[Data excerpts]
□ □ □ □ □ □ □
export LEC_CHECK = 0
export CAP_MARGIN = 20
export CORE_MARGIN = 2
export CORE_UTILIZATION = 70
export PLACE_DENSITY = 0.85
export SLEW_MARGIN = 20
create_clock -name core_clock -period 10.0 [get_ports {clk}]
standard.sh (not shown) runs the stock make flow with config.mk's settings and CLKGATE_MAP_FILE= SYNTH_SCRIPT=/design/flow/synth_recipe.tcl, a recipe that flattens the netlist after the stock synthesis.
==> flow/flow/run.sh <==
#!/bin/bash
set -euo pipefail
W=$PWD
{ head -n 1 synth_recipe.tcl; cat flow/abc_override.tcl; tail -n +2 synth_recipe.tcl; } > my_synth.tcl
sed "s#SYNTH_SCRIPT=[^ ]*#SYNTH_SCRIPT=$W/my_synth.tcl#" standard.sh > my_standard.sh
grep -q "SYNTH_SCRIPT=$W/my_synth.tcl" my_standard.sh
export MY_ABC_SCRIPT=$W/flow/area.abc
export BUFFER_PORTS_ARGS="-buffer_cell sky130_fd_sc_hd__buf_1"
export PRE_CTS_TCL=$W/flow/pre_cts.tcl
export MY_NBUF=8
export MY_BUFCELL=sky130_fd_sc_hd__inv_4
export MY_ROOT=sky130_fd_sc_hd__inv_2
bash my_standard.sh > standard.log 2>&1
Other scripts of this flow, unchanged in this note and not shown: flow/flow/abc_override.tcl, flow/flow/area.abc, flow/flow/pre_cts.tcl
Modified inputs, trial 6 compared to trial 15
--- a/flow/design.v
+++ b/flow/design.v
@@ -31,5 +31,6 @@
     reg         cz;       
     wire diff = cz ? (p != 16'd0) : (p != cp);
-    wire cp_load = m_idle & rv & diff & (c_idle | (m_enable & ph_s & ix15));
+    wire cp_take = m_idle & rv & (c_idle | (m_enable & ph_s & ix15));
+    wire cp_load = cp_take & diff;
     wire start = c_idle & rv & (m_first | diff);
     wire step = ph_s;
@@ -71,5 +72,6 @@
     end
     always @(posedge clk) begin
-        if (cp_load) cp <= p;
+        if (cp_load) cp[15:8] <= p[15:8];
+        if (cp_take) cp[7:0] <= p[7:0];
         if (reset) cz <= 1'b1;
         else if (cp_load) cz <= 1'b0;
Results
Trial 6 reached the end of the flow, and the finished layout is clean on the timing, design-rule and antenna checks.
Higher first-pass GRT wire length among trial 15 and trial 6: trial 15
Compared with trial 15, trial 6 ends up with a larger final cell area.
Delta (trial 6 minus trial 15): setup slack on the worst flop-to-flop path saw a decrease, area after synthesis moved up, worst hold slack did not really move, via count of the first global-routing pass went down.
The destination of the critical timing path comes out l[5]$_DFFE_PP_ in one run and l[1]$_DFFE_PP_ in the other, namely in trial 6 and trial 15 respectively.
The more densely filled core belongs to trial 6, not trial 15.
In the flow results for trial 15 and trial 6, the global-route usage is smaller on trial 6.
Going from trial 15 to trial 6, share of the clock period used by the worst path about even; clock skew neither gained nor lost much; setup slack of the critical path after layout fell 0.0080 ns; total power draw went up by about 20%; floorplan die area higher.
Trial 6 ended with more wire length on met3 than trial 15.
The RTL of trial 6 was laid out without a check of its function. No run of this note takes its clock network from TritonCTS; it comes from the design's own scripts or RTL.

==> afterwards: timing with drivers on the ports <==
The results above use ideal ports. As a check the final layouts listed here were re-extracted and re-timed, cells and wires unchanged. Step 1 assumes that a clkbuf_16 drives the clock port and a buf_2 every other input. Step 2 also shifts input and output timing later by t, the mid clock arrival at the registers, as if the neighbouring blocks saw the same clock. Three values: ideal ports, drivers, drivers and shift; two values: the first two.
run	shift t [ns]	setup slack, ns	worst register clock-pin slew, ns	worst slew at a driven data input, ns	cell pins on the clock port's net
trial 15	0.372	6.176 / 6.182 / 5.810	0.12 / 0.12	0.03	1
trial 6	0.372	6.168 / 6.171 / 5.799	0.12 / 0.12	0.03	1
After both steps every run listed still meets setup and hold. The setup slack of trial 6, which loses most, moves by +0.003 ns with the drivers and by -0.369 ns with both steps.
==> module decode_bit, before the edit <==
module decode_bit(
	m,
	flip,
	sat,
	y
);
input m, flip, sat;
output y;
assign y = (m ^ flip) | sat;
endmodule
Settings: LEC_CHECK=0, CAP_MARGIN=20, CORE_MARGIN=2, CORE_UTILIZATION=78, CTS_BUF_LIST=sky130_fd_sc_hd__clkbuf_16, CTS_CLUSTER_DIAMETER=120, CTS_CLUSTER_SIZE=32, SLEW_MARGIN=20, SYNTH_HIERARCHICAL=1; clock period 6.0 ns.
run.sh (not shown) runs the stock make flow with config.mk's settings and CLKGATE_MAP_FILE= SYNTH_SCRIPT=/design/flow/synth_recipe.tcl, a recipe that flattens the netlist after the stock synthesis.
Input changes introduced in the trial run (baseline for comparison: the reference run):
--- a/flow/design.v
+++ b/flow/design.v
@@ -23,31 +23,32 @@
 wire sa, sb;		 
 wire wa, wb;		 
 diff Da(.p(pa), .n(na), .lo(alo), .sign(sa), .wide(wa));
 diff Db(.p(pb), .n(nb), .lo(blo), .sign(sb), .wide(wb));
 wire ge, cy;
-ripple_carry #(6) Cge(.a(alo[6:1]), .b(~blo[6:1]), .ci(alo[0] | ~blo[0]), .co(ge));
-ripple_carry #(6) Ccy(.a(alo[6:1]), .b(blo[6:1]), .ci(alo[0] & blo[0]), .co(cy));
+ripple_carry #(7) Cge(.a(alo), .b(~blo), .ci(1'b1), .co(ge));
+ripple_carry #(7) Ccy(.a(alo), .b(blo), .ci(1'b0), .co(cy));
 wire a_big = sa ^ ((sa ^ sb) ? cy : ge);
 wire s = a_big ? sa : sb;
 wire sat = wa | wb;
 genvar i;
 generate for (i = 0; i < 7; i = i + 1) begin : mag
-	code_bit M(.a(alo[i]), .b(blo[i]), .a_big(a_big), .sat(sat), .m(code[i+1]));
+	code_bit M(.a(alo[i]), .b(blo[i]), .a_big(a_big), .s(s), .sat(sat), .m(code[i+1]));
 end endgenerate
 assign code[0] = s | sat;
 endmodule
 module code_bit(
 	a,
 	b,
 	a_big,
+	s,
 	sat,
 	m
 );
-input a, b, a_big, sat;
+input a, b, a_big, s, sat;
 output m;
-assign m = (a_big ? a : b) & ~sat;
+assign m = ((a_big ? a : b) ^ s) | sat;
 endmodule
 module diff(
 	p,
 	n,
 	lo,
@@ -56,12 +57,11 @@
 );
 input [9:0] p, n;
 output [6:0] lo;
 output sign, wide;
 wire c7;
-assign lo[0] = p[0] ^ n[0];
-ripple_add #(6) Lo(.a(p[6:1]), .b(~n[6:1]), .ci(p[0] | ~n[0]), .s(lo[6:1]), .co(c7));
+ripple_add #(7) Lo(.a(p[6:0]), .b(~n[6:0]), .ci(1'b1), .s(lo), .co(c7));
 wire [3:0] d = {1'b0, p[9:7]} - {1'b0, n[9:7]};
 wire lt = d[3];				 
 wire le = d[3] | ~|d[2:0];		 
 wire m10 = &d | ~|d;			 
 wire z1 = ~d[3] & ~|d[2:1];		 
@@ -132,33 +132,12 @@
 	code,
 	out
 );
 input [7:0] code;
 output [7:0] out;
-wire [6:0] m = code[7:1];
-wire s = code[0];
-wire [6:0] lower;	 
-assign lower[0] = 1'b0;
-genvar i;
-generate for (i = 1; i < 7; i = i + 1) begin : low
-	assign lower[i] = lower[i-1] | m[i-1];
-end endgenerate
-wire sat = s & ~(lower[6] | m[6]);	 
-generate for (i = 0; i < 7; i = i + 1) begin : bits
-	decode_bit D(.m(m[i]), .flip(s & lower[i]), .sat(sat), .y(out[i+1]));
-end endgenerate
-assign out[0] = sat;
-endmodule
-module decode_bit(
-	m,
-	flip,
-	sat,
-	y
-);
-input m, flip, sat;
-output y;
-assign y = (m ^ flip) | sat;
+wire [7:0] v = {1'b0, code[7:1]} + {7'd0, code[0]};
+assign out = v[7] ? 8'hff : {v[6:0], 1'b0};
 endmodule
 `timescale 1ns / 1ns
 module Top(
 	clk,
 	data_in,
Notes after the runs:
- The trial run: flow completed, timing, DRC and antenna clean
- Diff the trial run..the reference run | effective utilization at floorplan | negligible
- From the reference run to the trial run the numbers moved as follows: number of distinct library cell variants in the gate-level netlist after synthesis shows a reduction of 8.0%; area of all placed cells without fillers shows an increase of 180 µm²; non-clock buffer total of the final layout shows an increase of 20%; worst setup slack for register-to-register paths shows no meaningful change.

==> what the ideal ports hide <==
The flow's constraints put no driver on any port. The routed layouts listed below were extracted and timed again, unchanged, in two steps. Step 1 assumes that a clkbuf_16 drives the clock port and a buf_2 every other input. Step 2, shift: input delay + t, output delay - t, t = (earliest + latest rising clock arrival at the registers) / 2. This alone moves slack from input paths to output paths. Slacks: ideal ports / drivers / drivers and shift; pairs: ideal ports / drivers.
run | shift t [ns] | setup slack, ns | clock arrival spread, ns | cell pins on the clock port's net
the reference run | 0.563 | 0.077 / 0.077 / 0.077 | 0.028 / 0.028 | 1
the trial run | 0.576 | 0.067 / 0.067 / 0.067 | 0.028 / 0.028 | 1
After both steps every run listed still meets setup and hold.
This is an optimization exercise on Yosys and OpenROAD, whose aim is small area and a short achievable clock period, not a production implementation.
At most, simulation tests tie the RTL to the original design; equivalence was not proved.
Power figures rest on the tool's default switching activity, not on a simulated workload.

==> run a <==
## whac_core
module whac_core (
    input  wire        clk,
    input  wire        rst,         
    input  wire        pause,
    input  wire        ps2_clk,
    input  wire        ps2_data,
    output wire [11:0] x_pos,
    output wire [11:0] y_pos,
    output wire        left_btn,
    output wire        right_btn,
    output wire [11:0] mole_up,
    output wire        is_start,
    output wire [3:0]  level,
    output wire [2:0]  live,
    output wire [15:0] score,
    output wire [5:0]  note,
    output wire        beep
);
export LEC_CHECK = 0
export ABC_AREA = 1
export CAP_MARGIN = 20
export CORE_MARGIN = 2
export CORE_UTILIZATION = 60
export CTS_CLUSTER_DIAMETER = 150
export CTS_CLUSTER_SIZE = 25
export PLACE_DENSITY = 0.7
export SLEW_MARGIN = 20
create_clock -name core_clock -period 80.0 [get_ports {clk}]
standard.sh (not shown) runs the stock make flow with config.mk's settings and CLKGATE_MAP_FILE= SYNTH_SCRIPT=/design/flow/synth_recipe.tcl, a recipe that flattens the netlist after the stock synthesis.
==> flow/flow/run.sh <==
#!/bin/bash
set -euo pipefail
export BUFFER_PORTS_ARGS="-buffer_cell sky130_fd_sc_hd__buf_2"
bash standard.sh > standard.log 2>&1
==> run b (differences from run a) <==
--- a/flow/design.v
+++ b/flow/design.v
@@ -248,16 +248,16 @@
             4'd9: begin ra = a9; rb_ = b9; end
             default: begin ra = 4'd0; rb_ = 4'd0; end
         endcase
     end
     wire [4:0] ry = add({14'd0, ra}, {14'd0, rb_}, 1'b0);
     wire [4:0] rz = add({13'd0, ry}, ~{14'd0, lvl}, 1'b1);
     wire [3:0] vrem = ge({13'd0, ry}, {14'd0, lvl}) ? rz[3:0] : ry[3:0];
-    wire [6:0] k100 = 7'd100 - {3'd0, vrem};                      
-    wire [8:0] lq = add({10'd0, m200}, {11'd0, k100}, 1'b0);      
+    wire [8:0] v_app = add({10'd0, m200}, 18'd100, 1'b0);
+    wire [8:0] lq = add({9'd0, v_app}, ~{14'd0, vrem}, 1'b1);    
     reg [11:0] mole_a;      
     wire [3:0] hole = {u, rnd[1:0]};
     wire clear_a = (frozen & rclk) | hitp | (timeout & mole_any);
     always @(*) begin
         mole_a = mole;
         if (clear_a) mole_a = 12'd0;
         else if (appear) mole_a = 12'd1 << hole;
- ABC_AREA: 1 -> default
- CORE_UTILIZATION: 60 -> 40
- CTS_CLUSTER_DIAMETER: 150 -> default
- CTS_CLUSTER_SIZE: 25 -> default
- PLACE_DENSITY: 0.7 -> default
==> run c (differences from run a) <==
- CORE_UTILIZATION: 60 -> 40
- PLACE_DENSITY: 0.7 -> default
==> qor summary <==
quantity	run b	run a	run c
Combinational share of power	0.193	0.228	0.228
Outcome	complete, no violations	complete, no violations	complete, no violations
Worst rel slew slack	0.354	0.435	0.458
CP Max Fanout	27	12	12
Count of inverters not on the clock network in the layout	127	298	298
Combinational logic power	54.9 uW	53.1 uW	53.5 uW
Post-layout instance area	15000 um^2	14200 um^2	14400 um^2
Critical Path AT	1640 ps	1370 ps	1440 ps
Post-synthesis instance total	1697	1823	1823
Wire length of the first global-routing pass	57.5 mm	55.7 mm	60.6 mm
Via count of the first global-routing pass	10894	11412	11786
Multiplexer share of the synthesized area	0.0210	0.000841	0.000841
Clock network latency to the later pin of the worst-skew pair	520 ps	490 ps	490 ps
Least setup slack across all paths after layout	62360 ps	62630 ps	62560 ps
Met3 demand-to-capacity share in global routing	0.0198	0.0434	0.0283
Standard cell core area	33600 um^2	21900 um^2	32800 um^2
Launch instance of the worst register-to-register path	w[4]	w[0]	w[1]
Clock-cell share	0.0541	0.0251	0.0253
Number of buffers outside the clock class in the layout	72	70	71
Share of synthesized cell area in and, or, nand and nor gates	0.206	0.217	0.217
No functional check of the RTL was part of run a and run c.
□ □ □ □ □ □ □
§ ABOUT THIS TASK:
Could you transcribe the entries above word for word, from the line with "-ripple_add #(6) Lo(.a(p[6:1]), .b(~n[6:1]), .ci(p[0]" down to the line with "what the ideal", keeping both?

§ TASK ANSWER:
-ripple_add #(6) Lo(.a(p[6:1]), .b(~n[6:1]), .ci(p[0] | ~n[0]), .s(lo[6:1]), .co(c7));
+ripple_add #(7) Lo(.a(p[6:0]), .b(~n[6:0]), .ci(1'b1), .s(lo), .co(c7));
 wire [3:0] d = {1'b0, p[9:7]} - {1'b0, n[9:7]};
 wire lt = d[3];				 
 wire le = d[3] | ~|d[2:0];		 
 wire m10 = &d | ~|d;			 
 wire z1 = ~d[3] & ~|d[2:1];		 
@@ -132,33 +132,12 @@
 	code,
 	out
 );
 input [7:0] code;
 output [7:0] out;
-wire [6:0] m = code[7:1];
-wire s = code[0];
-wire [6:0] lower;	 
-assign lower[0] = 1'b0;
-genvar i;
-generate for (i = 1; i < 7; i = i + 1) begin : low
-	assign lower[i] = lower[i-1] | m[i-1];
-end endgenerate
-wire sat = s & ~(lower[6] | m[6]);	 
-generate for (i = 0; i < 7; i = i + 1) begin : bits
-	decode_bit D(.m(m[i]), .flip(s & lower[i]), .sat(sat), .y(out[i+1]));
-end endgenerate
-assign out[0] = sat;
-endmodule
-module decode_bit(
-	m,
-	flip,
-	sat,
-	y
-);
-input m, flip, sat;
-output y;
-assign y = (m ^ flip) | sat;
+wire [7:0] v = {1'b0, code[7:1]} + {7'd0, code[0]};
+assign out = v[7] ? 8'hff : {v[6:0], 1'b0};
 endmodule
 `timescale 1ns / 1ns
 module Top(
 	clk,
 	data_in,
Notes after the runs:
- The trial run: flow completed, timing, DRC and antenna clean
- Diff the trial run..the reference run | effective utilization at floorplan | negligible
- From the reference run to the trial run the numbers moved as follows: number of distinct library cell variants in the gate-level netlist after synthesis shows a reduction of 8.0%; area of all placed cells without fillers shows an increase of 180 µm²; non-clock buffer total of the final layout shows an increase of 20%; worst setup slack for register-to-register paths shows no meaningful change.

==> what the ideal ports hide <==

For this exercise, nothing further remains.